Dataset records:
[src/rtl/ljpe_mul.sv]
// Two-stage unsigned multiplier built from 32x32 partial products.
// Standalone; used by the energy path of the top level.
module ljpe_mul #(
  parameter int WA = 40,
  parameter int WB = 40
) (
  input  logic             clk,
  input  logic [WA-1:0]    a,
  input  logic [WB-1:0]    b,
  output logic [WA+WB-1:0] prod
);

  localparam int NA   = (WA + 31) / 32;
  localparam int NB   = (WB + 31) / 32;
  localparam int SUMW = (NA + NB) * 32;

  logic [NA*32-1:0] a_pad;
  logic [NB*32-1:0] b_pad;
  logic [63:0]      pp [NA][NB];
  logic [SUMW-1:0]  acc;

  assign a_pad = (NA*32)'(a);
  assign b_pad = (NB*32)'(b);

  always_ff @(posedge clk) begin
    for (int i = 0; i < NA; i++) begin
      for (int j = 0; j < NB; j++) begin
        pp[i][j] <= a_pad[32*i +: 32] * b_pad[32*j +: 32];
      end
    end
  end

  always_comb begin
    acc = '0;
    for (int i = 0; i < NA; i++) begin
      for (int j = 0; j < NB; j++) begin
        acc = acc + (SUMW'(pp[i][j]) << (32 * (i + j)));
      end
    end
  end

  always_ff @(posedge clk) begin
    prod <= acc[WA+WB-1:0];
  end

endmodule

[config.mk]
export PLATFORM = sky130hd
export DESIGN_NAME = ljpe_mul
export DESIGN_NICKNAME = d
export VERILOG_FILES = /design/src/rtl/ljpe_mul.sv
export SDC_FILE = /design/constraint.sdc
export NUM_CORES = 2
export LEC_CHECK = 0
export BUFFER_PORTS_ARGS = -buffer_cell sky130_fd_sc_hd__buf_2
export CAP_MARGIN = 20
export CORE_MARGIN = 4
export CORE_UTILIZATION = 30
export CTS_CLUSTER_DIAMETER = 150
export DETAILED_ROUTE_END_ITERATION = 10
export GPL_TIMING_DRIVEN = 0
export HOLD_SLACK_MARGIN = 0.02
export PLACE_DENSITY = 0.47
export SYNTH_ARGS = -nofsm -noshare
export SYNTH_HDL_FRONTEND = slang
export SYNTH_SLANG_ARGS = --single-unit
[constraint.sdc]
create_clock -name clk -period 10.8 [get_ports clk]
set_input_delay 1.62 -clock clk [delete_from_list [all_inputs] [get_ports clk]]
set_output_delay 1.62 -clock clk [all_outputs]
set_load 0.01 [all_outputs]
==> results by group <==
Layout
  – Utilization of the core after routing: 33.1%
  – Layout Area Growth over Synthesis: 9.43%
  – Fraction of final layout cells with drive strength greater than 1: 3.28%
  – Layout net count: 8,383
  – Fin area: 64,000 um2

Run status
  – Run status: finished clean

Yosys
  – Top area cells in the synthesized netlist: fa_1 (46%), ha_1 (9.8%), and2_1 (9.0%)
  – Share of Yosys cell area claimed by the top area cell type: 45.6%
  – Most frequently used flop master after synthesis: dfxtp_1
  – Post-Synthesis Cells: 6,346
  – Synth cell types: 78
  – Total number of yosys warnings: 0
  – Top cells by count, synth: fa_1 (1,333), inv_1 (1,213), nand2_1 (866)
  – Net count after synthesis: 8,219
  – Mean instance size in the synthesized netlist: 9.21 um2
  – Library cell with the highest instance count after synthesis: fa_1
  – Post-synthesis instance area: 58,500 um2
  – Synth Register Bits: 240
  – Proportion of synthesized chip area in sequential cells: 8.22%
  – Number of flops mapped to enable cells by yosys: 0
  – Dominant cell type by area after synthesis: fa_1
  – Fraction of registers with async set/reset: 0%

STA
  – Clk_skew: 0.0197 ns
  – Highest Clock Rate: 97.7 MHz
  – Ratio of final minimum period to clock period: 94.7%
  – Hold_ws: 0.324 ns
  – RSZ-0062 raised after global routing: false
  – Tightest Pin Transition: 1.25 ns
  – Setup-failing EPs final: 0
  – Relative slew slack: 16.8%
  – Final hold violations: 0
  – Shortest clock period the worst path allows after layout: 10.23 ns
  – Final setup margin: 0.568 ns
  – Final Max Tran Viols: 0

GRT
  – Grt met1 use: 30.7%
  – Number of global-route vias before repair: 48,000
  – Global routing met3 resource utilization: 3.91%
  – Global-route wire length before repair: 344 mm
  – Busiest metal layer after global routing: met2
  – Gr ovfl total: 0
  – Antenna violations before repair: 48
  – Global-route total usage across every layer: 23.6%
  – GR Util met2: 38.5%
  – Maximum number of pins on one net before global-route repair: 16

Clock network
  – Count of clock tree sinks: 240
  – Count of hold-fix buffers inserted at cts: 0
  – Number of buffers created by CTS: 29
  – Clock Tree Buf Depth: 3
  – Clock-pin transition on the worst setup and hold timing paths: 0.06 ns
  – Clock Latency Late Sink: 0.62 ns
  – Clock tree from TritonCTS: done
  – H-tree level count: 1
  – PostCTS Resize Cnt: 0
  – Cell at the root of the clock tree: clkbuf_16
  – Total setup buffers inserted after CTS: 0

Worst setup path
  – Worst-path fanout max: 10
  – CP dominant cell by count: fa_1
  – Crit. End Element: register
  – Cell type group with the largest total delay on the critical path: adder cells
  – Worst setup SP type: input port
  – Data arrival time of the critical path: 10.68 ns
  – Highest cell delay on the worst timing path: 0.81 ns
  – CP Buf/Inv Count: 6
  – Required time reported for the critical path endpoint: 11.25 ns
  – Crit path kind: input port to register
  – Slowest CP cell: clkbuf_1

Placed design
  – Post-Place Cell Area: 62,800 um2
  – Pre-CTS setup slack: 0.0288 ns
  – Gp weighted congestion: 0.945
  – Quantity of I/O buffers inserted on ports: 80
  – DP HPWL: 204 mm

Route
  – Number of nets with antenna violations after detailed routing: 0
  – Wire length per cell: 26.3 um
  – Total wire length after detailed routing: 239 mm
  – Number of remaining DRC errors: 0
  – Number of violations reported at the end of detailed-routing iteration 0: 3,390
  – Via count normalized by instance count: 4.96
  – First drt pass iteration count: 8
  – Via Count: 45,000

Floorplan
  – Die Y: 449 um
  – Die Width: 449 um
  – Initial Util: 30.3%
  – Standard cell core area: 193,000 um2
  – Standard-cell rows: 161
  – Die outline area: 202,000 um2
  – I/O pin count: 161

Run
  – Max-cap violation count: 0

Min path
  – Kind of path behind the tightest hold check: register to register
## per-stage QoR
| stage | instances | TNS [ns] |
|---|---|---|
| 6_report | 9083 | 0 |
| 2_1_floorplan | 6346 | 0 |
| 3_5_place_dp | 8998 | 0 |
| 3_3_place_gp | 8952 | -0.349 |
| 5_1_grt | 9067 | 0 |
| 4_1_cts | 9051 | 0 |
* * *
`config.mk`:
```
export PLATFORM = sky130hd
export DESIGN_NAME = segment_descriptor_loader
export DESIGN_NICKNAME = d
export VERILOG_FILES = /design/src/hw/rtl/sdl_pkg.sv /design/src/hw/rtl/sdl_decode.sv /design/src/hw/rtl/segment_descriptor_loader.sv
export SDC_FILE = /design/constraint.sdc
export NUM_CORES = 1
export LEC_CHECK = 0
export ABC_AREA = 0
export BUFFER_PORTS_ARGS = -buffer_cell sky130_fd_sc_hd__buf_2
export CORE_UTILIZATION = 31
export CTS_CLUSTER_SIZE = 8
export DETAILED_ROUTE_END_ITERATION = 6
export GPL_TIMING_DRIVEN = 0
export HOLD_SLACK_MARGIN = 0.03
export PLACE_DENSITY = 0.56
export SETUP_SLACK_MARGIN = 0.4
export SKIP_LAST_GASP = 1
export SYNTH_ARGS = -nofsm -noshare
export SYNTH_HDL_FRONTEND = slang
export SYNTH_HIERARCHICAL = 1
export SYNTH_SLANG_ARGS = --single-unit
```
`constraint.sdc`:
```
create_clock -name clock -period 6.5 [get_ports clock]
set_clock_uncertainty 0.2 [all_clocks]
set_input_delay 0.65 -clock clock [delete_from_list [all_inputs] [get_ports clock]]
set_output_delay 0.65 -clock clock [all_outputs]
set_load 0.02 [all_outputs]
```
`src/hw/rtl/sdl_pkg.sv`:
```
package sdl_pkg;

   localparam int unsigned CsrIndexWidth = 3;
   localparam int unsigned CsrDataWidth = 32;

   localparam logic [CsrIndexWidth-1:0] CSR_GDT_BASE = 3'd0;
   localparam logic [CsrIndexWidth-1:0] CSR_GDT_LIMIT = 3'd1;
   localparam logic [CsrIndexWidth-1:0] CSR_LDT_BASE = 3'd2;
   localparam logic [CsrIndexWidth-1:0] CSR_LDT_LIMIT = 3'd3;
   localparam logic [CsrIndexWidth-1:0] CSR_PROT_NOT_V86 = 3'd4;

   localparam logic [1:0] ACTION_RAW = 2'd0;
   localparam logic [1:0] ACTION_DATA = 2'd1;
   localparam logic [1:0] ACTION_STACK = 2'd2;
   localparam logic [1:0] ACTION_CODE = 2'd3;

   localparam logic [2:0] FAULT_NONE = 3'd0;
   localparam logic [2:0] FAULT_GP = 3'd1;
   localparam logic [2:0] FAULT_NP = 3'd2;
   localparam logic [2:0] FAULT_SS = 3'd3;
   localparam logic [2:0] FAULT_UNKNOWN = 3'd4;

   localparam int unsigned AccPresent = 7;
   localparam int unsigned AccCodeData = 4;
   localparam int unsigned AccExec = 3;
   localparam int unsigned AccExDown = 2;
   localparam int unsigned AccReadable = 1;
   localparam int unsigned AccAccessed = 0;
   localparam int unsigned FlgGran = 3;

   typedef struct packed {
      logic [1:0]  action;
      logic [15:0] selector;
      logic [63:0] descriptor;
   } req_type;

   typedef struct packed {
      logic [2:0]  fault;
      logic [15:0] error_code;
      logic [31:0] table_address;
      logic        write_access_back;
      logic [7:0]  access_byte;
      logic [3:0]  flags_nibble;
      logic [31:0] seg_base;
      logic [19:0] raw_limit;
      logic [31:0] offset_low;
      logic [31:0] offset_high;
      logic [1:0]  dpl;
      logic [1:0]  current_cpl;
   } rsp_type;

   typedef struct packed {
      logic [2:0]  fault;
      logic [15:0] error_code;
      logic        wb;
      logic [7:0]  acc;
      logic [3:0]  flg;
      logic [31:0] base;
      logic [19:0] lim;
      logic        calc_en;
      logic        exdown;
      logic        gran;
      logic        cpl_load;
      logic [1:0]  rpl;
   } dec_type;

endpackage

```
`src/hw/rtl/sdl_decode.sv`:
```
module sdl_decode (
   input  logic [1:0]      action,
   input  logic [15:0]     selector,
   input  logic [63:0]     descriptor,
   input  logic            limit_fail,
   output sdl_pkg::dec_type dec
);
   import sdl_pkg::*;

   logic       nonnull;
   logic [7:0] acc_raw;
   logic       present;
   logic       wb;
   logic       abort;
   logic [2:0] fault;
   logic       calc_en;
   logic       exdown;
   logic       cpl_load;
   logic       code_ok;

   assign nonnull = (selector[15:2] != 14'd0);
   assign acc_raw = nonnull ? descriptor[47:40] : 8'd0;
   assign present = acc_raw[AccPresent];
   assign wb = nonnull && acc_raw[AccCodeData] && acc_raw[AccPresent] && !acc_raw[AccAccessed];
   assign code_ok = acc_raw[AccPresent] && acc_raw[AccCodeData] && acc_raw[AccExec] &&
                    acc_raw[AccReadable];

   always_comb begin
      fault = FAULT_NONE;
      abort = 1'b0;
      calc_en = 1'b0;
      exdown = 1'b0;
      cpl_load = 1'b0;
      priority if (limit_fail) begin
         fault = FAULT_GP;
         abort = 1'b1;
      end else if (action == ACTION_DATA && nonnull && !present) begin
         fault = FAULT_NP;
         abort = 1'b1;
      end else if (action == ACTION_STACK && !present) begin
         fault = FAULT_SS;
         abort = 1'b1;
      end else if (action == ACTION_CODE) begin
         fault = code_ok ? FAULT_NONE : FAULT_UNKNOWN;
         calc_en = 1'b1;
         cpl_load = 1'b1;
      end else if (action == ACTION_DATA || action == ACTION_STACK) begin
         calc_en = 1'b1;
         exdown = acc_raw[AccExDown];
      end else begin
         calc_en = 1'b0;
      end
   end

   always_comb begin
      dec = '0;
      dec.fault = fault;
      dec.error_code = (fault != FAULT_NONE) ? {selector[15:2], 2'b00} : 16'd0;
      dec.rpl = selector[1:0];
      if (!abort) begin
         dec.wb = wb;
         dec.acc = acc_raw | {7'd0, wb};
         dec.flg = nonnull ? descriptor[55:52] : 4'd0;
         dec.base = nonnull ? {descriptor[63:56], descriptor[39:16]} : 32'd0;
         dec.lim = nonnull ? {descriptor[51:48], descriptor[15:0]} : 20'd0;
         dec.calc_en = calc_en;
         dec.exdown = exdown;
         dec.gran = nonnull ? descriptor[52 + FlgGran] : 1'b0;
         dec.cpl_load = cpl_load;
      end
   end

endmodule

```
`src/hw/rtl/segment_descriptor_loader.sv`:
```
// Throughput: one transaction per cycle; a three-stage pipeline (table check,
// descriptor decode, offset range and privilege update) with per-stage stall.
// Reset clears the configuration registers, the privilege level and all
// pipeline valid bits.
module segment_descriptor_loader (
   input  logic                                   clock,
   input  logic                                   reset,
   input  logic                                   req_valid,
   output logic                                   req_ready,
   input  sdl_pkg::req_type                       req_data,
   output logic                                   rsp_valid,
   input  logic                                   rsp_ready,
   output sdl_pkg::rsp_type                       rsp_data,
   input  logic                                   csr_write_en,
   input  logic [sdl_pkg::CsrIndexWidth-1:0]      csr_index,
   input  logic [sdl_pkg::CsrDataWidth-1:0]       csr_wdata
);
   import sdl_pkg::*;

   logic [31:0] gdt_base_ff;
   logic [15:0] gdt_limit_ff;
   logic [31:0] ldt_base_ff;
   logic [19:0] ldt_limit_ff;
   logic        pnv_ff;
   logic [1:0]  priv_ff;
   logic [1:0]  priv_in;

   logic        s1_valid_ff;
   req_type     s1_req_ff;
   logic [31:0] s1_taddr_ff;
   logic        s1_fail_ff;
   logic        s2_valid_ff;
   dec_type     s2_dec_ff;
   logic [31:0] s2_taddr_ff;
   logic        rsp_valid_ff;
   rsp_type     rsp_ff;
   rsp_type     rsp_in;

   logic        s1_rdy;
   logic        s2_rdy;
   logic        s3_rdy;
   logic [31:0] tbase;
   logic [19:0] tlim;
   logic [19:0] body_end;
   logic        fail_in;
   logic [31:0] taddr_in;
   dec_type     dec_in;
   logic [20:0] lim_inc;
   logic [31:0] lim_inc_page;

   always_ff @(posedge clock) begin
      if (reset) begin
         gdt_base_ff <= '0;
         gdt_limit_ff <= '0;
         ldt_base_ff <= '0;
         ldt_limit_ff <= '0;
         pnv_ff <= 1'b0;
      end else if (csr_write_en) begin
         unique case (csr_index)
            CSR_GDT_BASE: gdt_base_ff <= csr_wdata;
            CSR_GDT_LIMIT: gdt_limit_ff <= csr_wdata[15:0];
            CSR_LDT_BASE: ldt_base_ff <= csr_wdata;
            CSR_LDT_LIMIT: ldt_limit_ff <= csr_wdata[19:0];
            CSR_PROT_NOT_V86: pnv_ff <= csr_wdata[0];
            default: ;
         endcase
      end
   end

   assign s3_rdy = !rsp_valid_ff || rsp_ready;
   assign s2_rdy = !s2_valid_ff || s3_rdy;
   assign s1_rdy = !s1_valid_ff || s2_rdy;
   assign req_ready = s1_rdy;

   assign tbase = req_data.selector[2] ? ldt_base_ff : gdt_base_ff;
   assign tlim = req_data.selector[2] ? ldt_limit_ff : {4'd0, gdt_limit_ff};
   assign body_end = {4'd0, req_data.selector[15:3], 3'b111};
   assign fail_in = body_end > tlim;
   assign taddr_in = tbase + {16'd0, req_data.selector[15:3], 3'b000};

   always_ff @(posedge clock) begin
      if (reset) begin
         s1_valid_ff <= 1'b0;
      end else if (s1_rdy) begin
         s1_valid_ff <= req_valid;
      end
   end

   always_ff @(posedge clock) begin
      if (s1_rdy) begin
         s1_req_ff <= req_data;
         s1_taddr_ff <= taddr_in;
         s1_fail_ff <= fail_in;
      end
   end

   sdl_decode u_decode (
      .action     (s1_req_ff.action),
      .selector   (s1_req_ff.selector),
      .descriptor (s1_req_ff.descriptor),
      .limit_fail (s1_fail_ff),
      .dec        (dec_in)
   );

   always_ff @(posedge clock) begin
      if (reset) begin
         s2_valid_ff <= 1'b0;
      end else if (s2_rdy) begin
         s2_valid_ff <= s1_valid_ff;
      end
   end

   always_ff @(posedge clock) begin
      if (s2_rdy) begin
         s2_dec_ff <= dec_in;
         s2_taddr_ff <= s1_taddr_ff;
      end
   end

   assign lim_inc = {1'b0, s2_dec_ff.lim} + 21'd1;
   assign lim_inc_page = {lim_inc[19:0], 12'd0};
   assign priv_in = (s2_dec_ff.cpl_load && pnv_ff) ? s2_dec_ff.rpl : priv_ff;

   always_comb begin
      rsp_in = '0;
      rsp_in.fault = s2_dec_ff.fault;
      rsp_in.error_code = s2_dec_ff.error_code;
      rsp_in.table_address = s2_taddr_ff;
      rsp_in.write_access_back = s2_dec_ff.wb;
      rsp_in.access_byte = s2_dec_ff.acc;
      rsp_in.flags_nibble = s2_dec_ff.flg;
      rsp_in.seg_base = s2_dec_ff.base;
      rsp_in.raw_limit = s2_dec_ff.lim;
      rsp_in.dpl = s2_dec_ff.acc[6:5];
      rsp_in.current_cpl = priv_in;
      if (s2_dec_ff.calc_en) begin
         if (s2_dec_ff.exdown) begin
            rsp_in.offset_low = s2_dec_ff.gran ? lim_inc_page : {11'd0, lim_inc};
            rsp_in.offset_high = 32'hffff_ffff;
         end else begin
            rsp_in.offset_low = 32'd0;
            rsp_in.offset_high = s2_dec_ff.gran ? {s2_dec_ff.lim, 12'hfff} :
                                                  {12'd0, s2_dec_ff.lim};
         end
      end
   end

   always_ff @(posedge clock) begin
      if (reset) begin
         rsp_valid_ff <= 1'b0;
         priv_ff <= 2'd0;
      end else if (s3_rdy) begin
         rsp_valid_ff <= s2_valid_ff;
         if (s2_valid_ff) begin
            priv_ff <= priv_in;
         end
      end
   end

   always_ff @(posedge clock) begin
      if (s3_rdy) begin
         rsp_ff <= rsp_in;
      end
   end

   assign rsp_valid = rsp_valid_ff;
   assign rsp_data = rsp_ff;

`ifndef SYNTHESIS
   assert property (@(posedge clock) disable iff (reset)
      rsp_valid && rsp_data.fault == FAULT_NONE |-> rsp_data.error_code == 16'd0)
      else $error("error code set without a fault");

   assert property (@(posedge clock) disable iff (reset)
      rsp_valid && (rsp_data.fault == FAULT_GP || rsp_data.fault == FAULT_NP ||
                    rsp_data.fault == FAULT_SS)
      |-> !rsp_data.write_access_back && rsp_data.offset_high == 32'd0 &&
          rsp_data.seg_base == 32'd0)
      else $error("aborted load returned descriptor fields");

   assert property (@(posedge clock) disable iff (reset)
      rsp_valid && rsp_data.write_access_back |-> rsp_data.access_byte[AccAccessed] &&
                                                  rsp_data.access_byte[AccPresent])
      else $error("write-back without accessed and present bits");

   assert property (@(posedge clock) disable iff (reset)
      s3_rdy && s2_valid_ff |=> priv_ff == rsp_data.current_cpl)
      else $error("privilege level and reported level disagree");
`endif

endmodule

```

Problem requirements: Copy each line of the material where "violations" is found.

Output for this task:
  – Final hold violations: 0
  – Antenna violations before repair: 48
  – Number of nets with antenna violations after detailed routing: 0
  – Number of violations reported at the end of detailed-routing iteration 0: 3,390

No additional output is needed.